Platinum Agents in the Treatment of Early-Stage Triple-Negative Breast Cancer: Is It Time to Change Practice?

Laila Saied Agrawal, MD, and Ingrid A. Mayer, MD, MSCI

Clinical Advances in Hematology & Oncology

October 2014, Volume 12, Issue 10


Laila Saied Agrawal, MD, and Ingrid A. Mayer, MD, MSCI

The authors are affiliated with the Vanderbilt-Ingram Cancer Center and the Vanderbilt University School of Medicine in Nashville, Tennessee.
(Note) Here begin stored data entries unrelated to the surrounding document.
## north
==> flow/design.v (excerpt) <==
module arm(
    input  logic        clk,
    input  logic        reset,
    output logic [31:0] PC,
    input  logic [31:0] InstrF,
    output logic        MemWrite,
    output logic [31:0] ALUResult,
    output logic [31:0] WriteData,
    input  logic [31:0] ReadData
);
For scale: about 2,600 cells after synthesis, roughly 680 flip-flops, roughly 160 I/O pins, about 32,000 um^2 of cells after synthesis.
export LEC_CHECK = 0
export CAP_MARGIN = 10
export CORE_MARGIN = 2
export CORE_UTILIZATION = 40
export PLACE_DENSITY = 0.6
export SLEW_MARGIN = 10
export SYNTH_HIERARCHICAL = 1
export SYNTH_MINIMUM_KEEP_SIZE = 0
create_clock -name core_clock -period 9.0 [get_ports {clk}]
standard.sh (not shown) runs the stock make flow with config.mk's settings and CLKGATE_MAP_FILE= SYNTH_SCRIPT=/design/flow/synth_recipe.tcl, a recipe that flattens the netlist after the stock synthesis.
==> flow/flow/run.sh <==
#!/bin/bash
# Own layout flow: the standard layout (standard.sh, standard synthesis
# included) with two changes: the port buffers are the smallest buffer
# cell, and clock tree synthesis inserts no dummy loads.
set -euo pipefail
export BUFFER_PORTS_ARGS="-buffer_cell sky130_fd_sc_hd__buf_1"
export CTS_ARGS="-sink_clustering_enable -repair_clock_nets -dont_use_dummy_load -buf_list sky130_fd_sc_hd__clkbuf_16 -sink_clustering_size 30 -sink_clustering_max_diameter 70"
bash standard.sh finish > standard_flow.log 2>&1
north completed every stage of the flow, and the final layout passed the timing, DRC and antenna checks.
Dr Agrawal is a clinical fellow and Dr Mayer is an associate professor of medicine and the director of the Clinical Core Breast Cancer Program.

Address correspondence to: Ingrid A. Mayer, MD, MSCI, Associate Professor of Medicine, Division of Hematology/Oncology, Department of Medicine, Vanderbilt University School of Medicine, 2220 Pierce Avenue, 777 RB, Nashville, TN 37232-6307, E-mail:, Tel: 615-936-3524, Fax: 615-343-7602

Abstract: Triple-negative breast cancer (TNBC) carries a higher risk of distant recurrence and death in the first 5 years compared with other types of breast cancer. Owing to the largely heterogeneous nature of TNBC, no unifying alteration exists that could benefit from a specific targeted therapy. A subset of TNBC, however, has intrinsic genomic instability caused by deficient DNA repair that could lead to the success of platinum agents (cisplatin or carboplatin) in treatment. Clinically, the addition of platinum agents to neoadjuvant treatment of TNBC is clearly associated with significantly higher rates of pathologic complete response. The utility of platinum agents in addition to standard adjuvant or neoadjuvant chemotherapy remains controversial, however, because data on overall survival and disease-free survival are not available. It remains unclear whether the addition of platinum agents to neoadjuvant chemotherapy improves long-term outcomes of TNBC.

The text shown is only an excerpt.